In the first few years of becoming a New Yorker, I’d often walk for miles in search of where ‘my people’ were. Often times this would lead me to The Great Lawn or Sheep’s Meadow in Central Park or the Christopher Street Pier where the beautiful people hung out. There was also a Starbucks on the corner of 47th street and 9th avenue that I would prop my laptop up at and sit for hours people watching. The combination of humans that would come in and out of these spaces was so colorful and vast; unlike anything I had seen before in rural Pennsylvania. From homeless folks to the well-groomed gents of the avenue… there was everything. I loved it.
But there was a part of that spectrum of humans that just felt as if though they were trying so hard. So hard to either be what they considered to be cool or to be purposefully “weird”. In high school they were the HotTopic crowd – myself included; my entire bedroom and t-shirt collection was a hodge-podge of HotTopic couture and decor. In NYC, they were the fashionistas, or the misfits, or the alt-folks. In hindsight they were all royalty in their own right. Before social media was a thing, it was all about your outfit and your best foot/shoe forward. 9th Avenue, Central Park, the Piers… they were preening peacock fashion shows. Get noticed. Garnish attention. It was a mating grounds of sorts.
Now we know this as a like, or love, or share, or retweet or react. That’s how we mate, and preen, and peacock around – on social media. Street fashion and ‘looks’ have morphed into Instagram posts of photoshoots and selfies; glossy and styled as if frozen mid-step down 9th Avenue. Getting dressed up and being extra rarely finds itself in broad daylight. It’s no longer for the sake of existing, but for posts and likes and shares. When looks do show themselves in sunlight, it’s like seeing a cockroach – one just freezes and pays attention. Otherwise the avenues, and piers, and parks are athleisure wear and tiny little swim suits. No complaints; it’s just different now.
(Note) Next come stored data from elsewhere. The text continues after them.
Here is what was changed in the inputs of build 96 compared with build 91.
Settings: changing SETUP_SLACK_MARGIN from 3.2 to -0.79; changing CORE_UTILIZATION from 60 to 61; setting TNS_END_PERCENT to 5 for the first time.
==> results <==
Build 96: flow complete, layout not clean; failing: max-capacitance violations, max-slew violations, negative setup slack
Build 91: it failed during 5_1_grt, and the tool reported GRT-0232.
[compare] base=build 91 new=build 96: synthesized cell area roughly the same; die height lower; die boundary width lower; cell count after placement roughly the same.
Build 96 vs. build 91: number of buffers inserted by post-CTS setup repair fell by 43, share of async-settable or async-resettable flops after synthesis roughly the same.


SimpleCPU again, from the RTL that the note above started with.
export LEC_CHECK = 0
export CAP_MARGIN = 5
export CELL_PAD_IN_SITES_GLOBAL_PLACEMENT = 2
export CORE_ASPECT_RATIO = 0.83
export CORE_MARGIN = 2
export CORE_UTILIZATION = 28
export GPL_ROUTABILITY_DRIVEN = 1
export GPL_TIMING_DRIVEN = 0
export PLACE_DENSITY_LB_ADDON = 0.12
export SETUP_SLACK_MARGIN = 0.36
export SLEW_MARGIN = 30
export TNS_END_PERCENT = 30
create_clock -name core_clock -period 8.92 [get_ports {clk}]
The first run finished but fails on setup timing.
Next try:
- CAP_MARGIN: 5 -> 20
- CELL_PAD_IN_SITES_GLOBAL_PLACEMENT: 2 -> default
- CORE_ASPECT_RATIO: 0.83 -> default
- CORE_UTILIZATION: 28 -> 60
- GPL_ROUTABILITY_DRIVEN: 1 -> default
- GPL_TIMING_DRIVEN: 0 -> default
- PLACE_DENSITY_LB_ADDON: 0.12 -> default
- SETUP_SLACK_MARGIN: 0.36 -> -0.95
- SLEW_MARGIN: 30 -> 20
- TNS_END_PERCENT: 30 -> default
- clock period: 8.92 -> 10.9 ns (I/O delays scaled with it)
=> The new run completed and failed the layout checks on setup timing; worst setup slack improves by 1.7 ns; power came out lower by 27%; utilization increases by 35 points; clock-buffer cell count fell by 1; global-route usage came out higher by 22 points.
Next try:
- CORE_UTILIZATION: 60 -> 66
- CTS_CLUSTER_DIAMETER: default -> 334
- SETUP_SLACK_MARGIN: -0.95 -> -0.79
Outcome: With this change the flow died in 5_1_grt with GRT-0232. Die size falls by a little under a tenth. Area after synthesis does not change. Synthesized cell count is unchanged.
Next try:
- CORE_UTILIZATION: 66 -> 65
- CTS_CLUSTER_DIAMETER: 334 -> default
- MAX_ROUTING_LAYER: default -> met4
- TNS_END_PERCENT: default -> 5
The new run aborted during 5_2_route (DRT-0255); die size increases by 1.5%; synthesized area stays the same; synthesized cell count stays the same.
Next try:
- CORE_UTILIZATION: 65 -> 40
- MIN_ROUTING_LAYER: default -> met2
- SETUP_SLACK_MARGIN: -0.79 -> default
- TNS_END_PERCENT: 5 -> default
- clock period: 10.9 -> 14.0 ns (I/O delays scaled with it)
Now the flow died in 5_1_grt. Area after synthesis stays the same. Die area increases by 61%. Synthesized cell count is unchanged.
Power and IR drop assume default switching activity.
Love Me is all of that – the parks, the piers, the people – tied up in a bow with a heavy synth to reminisce about the lost years of socially seeking out serotonin in the pre-iphone, pre-social media days. In a way, it's reclaiming my hot-messiness of those few hot-girl summers I had in NYC as we attempt to do the same in this weird post-current pandemic land. May we find it.